About 39.2% of men and women in the United States will be diagnosed with cancer at some point in their lifetime, based on 2021–2023 data from the National Cancer Institute. That means roughly 2 in 5 people will receive a cancer diagnosis. While that number sounds alarming, it includes all types of cancer, many of which are highly treatable, and it reflects a population that is living longer than ever before.
Why the Number Is So High
Cancer is fundamentally a disease of aging. The longer your cells divide, the more chances they have to accumulate the kind of DNA errors that lead to uncontrolled growth. This is why cancer rates climb sharply with age: fewer than 26 cases per 100,000 people occur in age groups under 20, while that number rises to about 350 per 100,000 among people aged 45 to 49, and exceeds 1,000 per 100,000 in age groups 60 and older. The median age at cancer diagnosis is 67.
In practical terms, if you’re in your 20s or 30s, your near-term risk is quite low. The bulk of that 39.2% lifetime figure is concentrated in the decades after 50. A longer life expectancy actually pushes the overall percentage higher, because more people survive long enough to develop cancers that would never have appeared in shorter-lived populations.
Men vs. Women
Men face higher cancer incidence and death rates than women. The rate of new cancer cases is about 488 per 100,000 men compared to 426 per 100,000 women. The gap in death rates is even wider: 168 per 100,000 men versus 125 per 100,000 women. Several factors contribute, including differences in occupational exposures, rates of tobacco and alcohol use, and biological differences in how certain cancers develop.
The Most Common Cancer Types
Not all cancers carry the same risk. The three most frequently diagnosed cancers in the U.S. account for a large share of all new cases each year:
- Prostate cancer: 16% of all new cancer diagnoses (an estimated 333,830 cases in 2026)
- Breast cancer: 15% of all new diagnoses (324,580 cases)
- Lung and bronchus cancer: 11% of all new diagnoses (229,410 cases)
Together, these three types represent over 40% of all cancers diagnosed annually. Prostate and breast cancer both have relatively high survival rates when caught early, which is part of why the overall survival picture is better than the incidence numbers alone might suggest.
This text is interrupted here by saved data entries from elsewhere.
**config.mk**
```make
export PLATFORM = sky130hd
export DESIGN_NAME = mul_iterative_x_unit
export DESIGN_NICKNAME = d
export VERILOG_FILES = /design/src/rtl/mul_iterative_x_unit_pkg.sv /design/src/rtl/mul_iterative_x_unit_dpath.sv /design/src/rtl/mul_iterative_x_unit.sv
export SDC_FILE = /design/constraint.sdc
export NUM_CORES = 1
export LEC_CHECK = 0
export BUFFER_PORTS_ARGS = -buffer_cell sky130_fd_sc_hd__buf_2
export CORE_MARGIN = 5
export CORE_UTILIZATION = 48
export DETAILED_ROUTE_END_ITERATION = 10
export HOLD_SLACK_MARGIN = 0.1
export PLACE_DENSITY = 0.77
export SYNTH_ARGS = -nofsm -noshare
export SYNTH_HDL_FRONTEND = slang
export SYNTH_SLANG_ARGS = --single-unit
```
**constraint.sdc**
```tcl
create_clock -name clk -period 3.1 [get_ports clk]
set_input_delay 0 -clock clk [delete_from_list [all_inputs] [get_ports clk]]
set_output_delay 0 -clock clk [all_outputs]
set_load 0.005 [all_outputs]
```
--- config.mk ---
export PLATFORM = sky130hd
export DESIGN_NAME = overflow_interval_table
export DESIGN_NICKNAME = d
export VERILOG_FILES = /design/src/rtl/overflow_interval_table.sv
export SDC_FILE = /design/constraint.sdc
export NUM_CORES = 2
export LEC_CHECK = 0
export ABC_CLOCK_PERIOD_IN_PS = 6000
export CAP_MARGIN = 20
export CELL_PAD_IN_SITES_DETAIL_PLACEMENT = 1
export CELL_PAD_IN_SITES_GLOBAL_PLACEMENT = 2
export CORE_MARGIN = 2
export CORE_UTILIZATION = 40
export DETAILED_ROUTE_END_ITERATION = 10
export PLACE_DENSITY = 0.91
export SYNTH_ARGS = -nofsm -noshare
export SYNTH_HDL_FRONTEND = slang
export SYNTH_SLANG_ARGS = --single-unit
--- constraint.sdc ---
create_clock -name clk_i -period 6 [get_ports clk_i]
set_input_delay 1.2 -clock clk_i [delete_from_list [all_inputs] [get_ports clk_i]]
set_output_delay 1.2 -clock clk_i [all_outputs]
set_load 0.1 [all_outputs]
### src/rtl/addsub_pkg.sv
// addsub_pkg: shared types, opcodes and saturation helpers for addsub_serial.
//   state_t        : FSM state encoding (IDLE, RUN, DONE)
//   OP_ADD/OP_SUB  : encodings of the mode input
//   sat_max/sat_min: signed extremes for a given width, returned in the low
//                    w bits of a SAT_W-bit word (w must be <= SAT_W)
package addsub_pkg;

  typedef enum logic [1:0] {
    IDLE = 2'd0,
    RUN  = 2'd1,
    DONE = 2'd2
  } state_t;

  localparam logic OP_ADD = 1'b0;
  localparam logic OP_SUB = 1'b1;

  localparam int SAT_W = 64;

  // Largest positive two's complement value: 0 followed by w-1 ones.
  function automatic logic [SAT_W-1:0] sat_max(input int w);
    logic [SAT_W-1:0] one;
    one = {{(SAT_W-1){1'b0}}, 1'b1};
    return (one << (w - 1)) - one;
  endfunction

  // Most negative two's complement value: 1 followed by w-1 zeros.
  function automatic logic [SAT_W-1:0] sat_min(input int w);
    logic [SAT_W-1:0] one;
    one = {{(SAT_W-1){1'b0}}, 1'b1};
    return one << (w - 1);
  endfunction

endpackage
<file path="src/rtl/clock_sequencer_if.sv">
// clock_sequencer_if: control inputs and phase/status outputs of the clock sequencer
interface clock_sequencer_if;
  logic        run;
  logic        step;
  logic        halt_req;
  logic        ctrl_phase;
  logic        write_phase;
  logic        write_fall;
  logic        cpu_reset;
  logic        enabled;
  logic        running;
  logic        halted;
  logic [15:0] cycle_count;
  modport master (
    output run, step, halt_req,
    input  ctrl_phase, write_phase, write_fall, cpu_reset, enabled, running, halted, cycle_count
  );
  modport slave (
    input  run, step, halt_req,
    output ctrl_phase, write_phase, write_fall, cpu_reset, enabled, running, halted, cycle_count
  );
endinterface

</file>
<file path="src/rtl/clock_sequencer.sv">
// clock_sequencer: four-phase machine-cycle sequencer with reset hold, single step and halt
module clock_sequencer #(
  parameter int PHASE_LEN  = 2,
  parameter int RESET_HOLD = 4
) (
  input logic              clk,
  input logic              reset,
  clock_sequencer_if.slave bus
);
  typedef enum logic [2:0] {HOLD, STOPPED, C_HI, C_LO, W_HI, W_LO, HALTED} state_t;
  state_t      state_q, state_d;
  logic [3:0]  hold_q, hold_d, ph_q, ph_d;
  logic        step_pending_q, step_pending_d, halt_q, halt_d;
  logic [15:0] cycle_count_q, cycle_count_d;
  logic        busy, first, phase_end;
  always_comb begin
    busy = state_q inside {C_HI, C_LO, W_HI, W_LO};
    first = busy && ph_q == 4'd0;
    phase_end = ph_q == 4'(PHASE_LEN - 1);
    state_d = state_q;
    hold_d = hold_q;
    ph_d = busy ? (phase_end ? 4'd0 : ph_q + 4'd1) : 4'd0;
    step_pending_d = step_pending_q;
    halt_d = halt_q | (busy & bus.halt_req);
    cycle_count_d = cycle_count_q + 16'(state_q == W_LO && first);
    case (state_q)
      HOLD: begin
        hold_d = hold_q + 4'd1;
        if (hold_q == 4'(RESET_HOLD - 1)) state_d = STOPPED;
      end
      STOPPED: begin
        step_pending_d = step_pending_q | bus.step;
        if (bus.run | bus.step | step_pending_q) state_d = C_HI;
      end
      C_HI: if (phase_end) state_d = C_LO;
      C_LO: if (phase_end) state_d = W_HI;
      W_HI: if (phase_end) state_d = W_LO;
      W_LO: if (phase_end) begin
        if (halt_d) begin
          state_d = HALTED;
          halt_d = 1'b0;
        end else if (bus.run) begin
          state_d = C_HI;
        end else begin
          state_d = STOPPED;
          step_pending_d = 1'b0;
        end
      end
      default: ;
    endcase
  end
  always_ff @(posedge clk) begin
    if (!reset) begin
      state_q <= HOLD;
      hold_q <= '0;
      ph_q <= '0;
      step_pending_q <= 1'b0;
      halt_q <= 1'b0;
      cycle_count_q <= '0;
    end else begin
      state_q <= state_d;
      hold_q <= hold_d;
      ph_q <= ph_d;
      step_pending_q <= step_pending_d;
      halt_q <= halt_d;
      cycle_count_q <= cycle_count_d;
    end
  end
  assign bus.ctrl_phase  = state_q == C_HI && first;
  assign bus.write_phase = state_q == W_HI && first;
  assign bus.write_fall  = state_q == W_LO && first;
  assign bus.cpu_reset   = state_q == HOLD;
  assign bus.enabled     = state_q != HOLD;
  assign bus.running     = busy;
  assign bus.halted      = state_q == HALTED;
  assign bus.cycle_count = cycle_count_q;
endmodule
</file>
<file path="src/flat_wrapper.sv">
// flat-port wrapper written by rule: the top's interface ports become plain ports
module clock_sequencer_flat 
#(
  parameter int PHASE_LEN  = 2,
  parameter int RESET_HOLD = 4
)
  (clk, reset, bus_run, bus_step, bus_halt_req, bus_ctrl_phase, bus_write_phase, bus_write_fall, bus_cpu_reset, bus_enabled, bus_running, bus_halted, bus_cycle_count);
  clock_sequencer_if bus_i ();
  input logic clk;
  input logic reset;
  input wire logic [$bits(bus_i.run)-1:0] bus_run;
  input wire logic [$bits(bus_i.step)-1:0] bus_step;
  input wire logic [$bits(bus_i.halt_req)-1:0] bus_halt_req;
  output wire logic [$bits(bus_i.ctrl_phase)-1:0] bus_ctrl_phase;
  output wire logic [$bits(bus_i.write_phase)-1:0] bus_write_phase;
  output wire logic [$bits(bus_i.write_fall)-1:0] bus_write_fall;
  output wire logic [$bits(bus_i.cpu_reset)-1:0] bus_cpu_reset;
  output wire logic [$bits(bus_i.enabled)-1:0] bus_enabled;
  output wire logic [$bits(bus_i.running)-1:0] bus_running;
  output wire logic [$bits(bus_i.halted)-1:0] bus_halted;
  output wire logic [$bits(bus_i.cycle_count)-1:0] bus_cycle_count;
  assign bus_i.run = bus_run;
  assign bus_i.step = bus_step;
  assign bus_i.halt_req = bus_halt_req;
  assign bus_ctrl_phase = bus_i.ctrl_phase;
  assign bus_write_phase = bus_i.write_phase;
  assign bus_write_fall = bus_i.write_fall;
  assign bus_cpu_reset = bus_i.cpu_reset;
  assign bus_enabled = bus_i.enabled;
  assign bus_running = bus_i.running;
  assign bus_halted = bus_i.halted;
  assign bus_cycle_count = bus_i.cycle_count;
  clock_sequencer #(.PHASE_LEN(PHASE_LEN), .RESET_HOLD(RESET_HOLD)) u_core (.clk(clk), .reset(reset), .bus(bus_i));
endmodule
</file>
Survival Rates Have Improved Significantly
A cancer diagnosis is not what it was a generation ago. The five-year relative survival rate for all cancers combined is now 72.5%. That means nearly three out of four people diagnosed with cancer are alive five years later, after accounting for other causes of death. Women fare slightly better at 74.1%, while men are at 71.1%.
These averages mask enormous variation by cancer type. Some cancers, like thyroid and early-stage breast cancer, have five-year survival rates above 90%. Others, like pancreatic cancer, remain far more difficult to treat. But the overall trend line has been moving steadily upward for decades, driven by earlier detection, better screening, and more effective treatments.
Up to Half of Cancers Are Preventable
Perhaps the most useful number in this entire topic: up to 50% of all cancers are tied to modifiable risk factors. That includes tobacco use, physical inactivity, poor diet, alcohol consumption, poor sleep habits, and skipping recommended cancer screenings. Tobacco alone remains the single largest preventable cause of cancer worldwide.
This doesn’t mean you can eliminate your risk entirely. Some cancers arise from inherited genetic mutations or random cellular errors that no lifestyle change can prevent. But cutting that 39.2% figure roughly in half through choices you actually control is a meaningful reduction. The highest-impact steps are well established: not smoking, maintaining a healthy weight, staying physically active, limiting alcohol, protecting your skin from UV damage, and staying current on recommended screenings like mammograms and colonoscopies.
Putting the Numbers in Perspective
A 39.2% lifetime risk sounds like a coin flip, but context matters. “Lifetime” means from birth to death, so much of that risk is loaded into your 60s, 70s, and 80s. If you’re young and healthy today, your probability of a cancer diagnosis in the next decade is far lower than the headline number implies. The statistic also treats all cancers equally, from a small, slow-growing skin cancer that’s removed in an office visit to an aggressive late-stage diagnosis. These are vastly different experiences with vastly different outcomes.
The combination of a 39.2% chance of diagnosis and a 72.5% five-year survival rate means that most people who do get cancer will live years or decades beyond their diagnosis. For many common cancer types caught through routine screening, treatment is effective enough that cancer becomes a chapter in someone’s medical history rather than the defining event.